#### Activity
Each line from the beginning of the entries below through the line that includes "No activity file" must be returned exactly as given.

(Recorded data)
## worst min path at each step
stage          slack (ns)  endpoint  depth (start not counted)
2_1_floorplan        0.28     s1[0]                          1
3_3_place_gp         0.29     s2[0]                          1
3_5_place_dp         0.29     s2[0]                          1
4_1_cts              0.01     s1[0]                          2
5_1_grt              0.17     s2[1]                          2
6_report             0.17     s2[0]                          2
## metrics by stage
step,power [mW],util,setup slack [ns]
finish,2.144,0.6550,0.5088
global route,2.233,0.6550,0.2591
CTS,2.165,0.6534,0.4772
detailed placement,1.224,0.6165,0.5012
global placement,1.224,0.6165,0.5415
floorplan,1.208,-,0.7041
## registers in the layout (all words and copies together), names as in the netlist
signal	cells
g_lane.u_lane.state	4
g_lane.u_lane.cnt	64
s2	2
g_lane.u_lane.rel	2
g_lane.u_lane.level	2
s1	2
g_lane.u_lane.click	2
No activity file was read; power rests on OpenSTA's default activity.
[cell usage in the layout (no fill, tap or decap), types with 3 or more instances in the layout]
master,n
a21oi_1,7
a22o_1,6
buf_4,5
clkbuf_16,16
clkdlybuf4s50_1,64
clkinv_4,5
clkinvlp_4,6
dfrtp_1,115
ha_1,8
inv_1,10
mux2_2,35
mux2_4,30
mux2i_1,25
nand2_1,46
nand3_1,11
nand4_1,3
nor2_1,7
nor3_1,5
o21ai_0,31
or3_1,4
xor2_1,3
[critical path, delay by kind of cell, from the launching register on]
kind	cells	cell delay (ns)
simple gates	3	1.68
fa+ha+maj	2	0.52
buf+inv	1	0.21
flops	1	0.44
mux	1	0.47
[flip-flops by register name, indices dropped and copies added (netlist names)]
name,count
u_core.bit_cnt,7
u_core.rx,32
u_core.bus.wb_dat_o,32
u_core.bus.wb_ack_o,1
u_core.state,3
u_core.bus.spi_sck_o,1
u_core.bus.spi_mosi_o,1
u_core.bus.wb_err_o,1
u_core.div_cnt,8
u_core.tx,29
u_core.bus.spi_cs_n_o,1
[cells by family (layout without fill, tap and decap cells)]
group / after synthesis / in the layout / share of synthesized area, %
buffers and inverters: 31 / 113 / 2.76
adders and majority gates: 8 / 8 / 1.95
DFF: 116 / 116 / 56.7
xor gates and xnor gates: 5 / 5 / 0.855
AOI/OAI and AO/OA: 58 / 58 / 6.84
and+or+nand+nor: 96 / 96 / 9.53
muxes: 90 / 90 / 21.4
File: src/rtl/nes_ldr_fifo.sv
// Small synchronous FIFO for loader writes. A push while full is accepted only
// when a pop happens on the same edge.
module nes_ldr_fifo #(
    parameter int DEPTH = 4,
    parameter int W     = 8
) (
    input  logic         clock,
    input  logic         reset_n,
    input  logic         push,
    input  logic [W-1:0] wdata,
    input  logic         pop,
    output logic [W-1:0] rdata,
    output logic         full,
    output logic         empty
);

    localparam int PW = $clog2(DEPTH);
    localparam int CW = PW + 1;

    logic [W-1:0]  mem [DEPTH];
    logic [PW-1:0] wr_ptr;
    logic [PW-1:0] rd_ptr;
    logic [CW-1:0] count;
    logic          do_push;
    logic          do_pop;

    assign empty   = (count == '0);
    assign full    = (count == CW'(DEPTH));
    assign do_pop  = pop && !empty;
    assign do_push = push && (!full || do_pop);
    assign rdata   = mem[rd_ptr];

    // NOTE: storage has no reset; the pointers and count alone define validity.
    always_ff @(posedge clock) begin
        if (do_push) mem[wr_ptr] <= wdata;
    end

    // NOTE: non-blocking assignments so every register samples pre-edge values.
    always_ff @(posedge clock or negedge reset_n) begin
        if (!reset_n) begin
            wr_ptr <= '0;
            rd_ptr <= '0;
            count  <= '0;
        end else begin
            if (do_push) wr_ptr <= wr_ptr + 1'b1;
            if (do_pop)  rd_ptr <= rd_ptr + 1'b1;
            case ({do_push, do_pop})
                2'b10:   count <= count + 1'b1;
                2'b01:   count <= count - 1'b1;
                default: count <= count;
            endcase
        end
    end

endmodule

File: src/rtl/nes_mem_sched.sv
// SDRAM access scheduler for the NES core: phase counter, loader write buffering
// and drain, NES reset generation and hand-over of the SDRAM port to the NES.
module nes_mem_sched
    import nes_mem_pkg::*;
#(
    parameter int FIFO_DEPTH = 4,
    parameter int ADDR_W     = 22,
    parameter int MEM_ADDR_W = 25
) (
    input  logic                  clock,
    input  logic                  reset_n,
    input  logic                  load_done,
    input  logic                  ldr_wr,
    input  logic [ADDR_W-1:0]     ldr_addr,
    input  logic [7:0]            ldr_data,
    output logic                  ldr_full,
    output logic                  ovf,
    input  logic [ADDR_W-1:0]     nes_addr,
    input  logic                  nes_rd_cpu,
    input  logic                  nes_rd_ppu,
    input  logic                  nes_wr,
    input  logic [7:0]            nes_dout,
    output logic                  run_nes,
    output logic                  clkref,
    output logic                  nes_reset,
    output logic [MEM_ADDR_W-1:0] mem_addr,
    output logic                  mem_we,
    output logic [7:0]            mem_din,
    output logic                  mem_oe_a,
    output logic                  mem_oe_b,
    output logic                  sd_drive
);

    logic [1:0]        phase;
    logic              phase_run;
    mode_e             state;
    mode_e             state_nx;

    ldr_entry_t        push_entry;
    ldr_entry_t        fifo_head;
    logic              fifo_full;
    logic              fifo_empty;
    logic              fifo_pop;

    logic              wv;
    logic [ADDR_W-1:0] wa;
    logic [7:0]        wd;

    assign phase_run = (phase == PHASE_RUN);
    assign run_nes   = phase_run;
    assign clkref    = phase[1];

    assign push_entry = '{addr: LDR_ADDR_W'(ldr_addr), data: ldr_data};
    assign fifo_pop   = phase_run && (state != RUN) && !fifo_empty;
    assign ldr_full   = fifo_full;

    nes_ldr_fifo #(
        .DEPTH (FIFO_DEPTH),
        .W     ($bits(ldr_entry_t))
    ) u_fifo (
        .clock   (clock),
        .reset_n (reset_n),
        .push    (ldr_wr),
        .wdata   (push_entry),
        .pop     (fifo_pop),
        .rdata   (fifo_head),
        .full    (fifo_full),
        .empty   (fifo_empty)
    );

    // NOTE: defaults first so no path through the block leaves a latch.
    always_comb begin
        state_nx = state;
        if (phase_run) begin
            case (state)
                LOAD:    if (load_done) state_nx = DRAIN;
                DRAIN: begin
                    // A write arriving on this edge must still be drained.
                    if (!load_done)                 state_nx = LOAD;
                    else if (fifo_empty && !ldr_wr) state_nx = RUN;
                end
                RUN:     if (!load_done) state_nx = LOAD;
                default: state_nx = LOAD;
            endcase
        end
    end

    always_ff @(posedge clock or negedge reset_n) begin
        if (!reset_n) begin
            phase     <= '0;
            state     <= LOAD;
            nes_reset <= 1'b1;
            ovf       <= 1'b0;
            wv        <= 1'b0;
            wa        <= '0;
            wd        <= '0;
        end else begin
            phase     <= phase + 2'd1;
            state     <= state_nx;
            nes_reset <= (state_nx != RUN);
            if (ldr_wr && fifo_full && !fifo_pop) ovf <= 1'b1;
            // The write slot spans exactly one NES cycle, refreshed each run edge.
            if (phase_run) begin
                wv <= fifo_pop;
                if (fifo_pop) begin
                    wa <= ADDR_W'(fifo_head.addr);
                    wd <= fifo_head.data;
                end
            end
        end
    end

    always_comb begin
        mem_addr = '0;
        mem_din  = '0;
        mem_we   = 1'b0;
        mem_oe_a = 1'b0;
        mem_oe_b = 1'b0;
        if (state == RUN) begin
            mem_addr = MEM_ADDR_W'(nes_addr);
            mem_din  = nes_dout;
            mem_we   = nes_wr;
            mem_oe_a = nes_rd_cpu;
            mem_oe_b = nes_rd_ppu;
        end else if (wv) begin
            mem_addr = MEM_ADDR_W'(wa);
            mem_din  = wd;
            mem_we   = 1'b1;
        end
    end

    assign sd_drive = mem_we;

endmodule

#### Output of the exercise
## worst min path at each step
stage          slack (ns)  endpoint  depth (start not counted)
2_1_floorplan        0.28     s1[0]                          1
3_3_place_gp         0.29     s2[0]                          1
3_5_place_dp         0.29     s2[0]                          1
4_1_cts              0.01     s1[0]                          2
5_1_grt              0.17     s2[1]                          2
6_report             0.17     s2[0]                          2
## metrics by stage
step,power [mW],util,setup slack [ns]
finish,2.144,0.6550,0.5088
global route,2.233,0.6550,0.2591
CTS,2.165,0.6534,0.4772
detailed placement,1.224,0.6165,0.5012
global placement,1.224,0.6165,0.5415
floorplan,1.208,-,0.7041
## registers in the layout (all words and copies together), names as in the netlist
signal	cells
g_lane.u_lane.state	4
g_lane.u_lane.cnt	64
s2	2
g_lane.u_lane.rel	2
g_lane.u_lane.level	2
s1	2
g_lane.u_lane.click	2
No activity file was read; power rests on OpenSTA's default activity.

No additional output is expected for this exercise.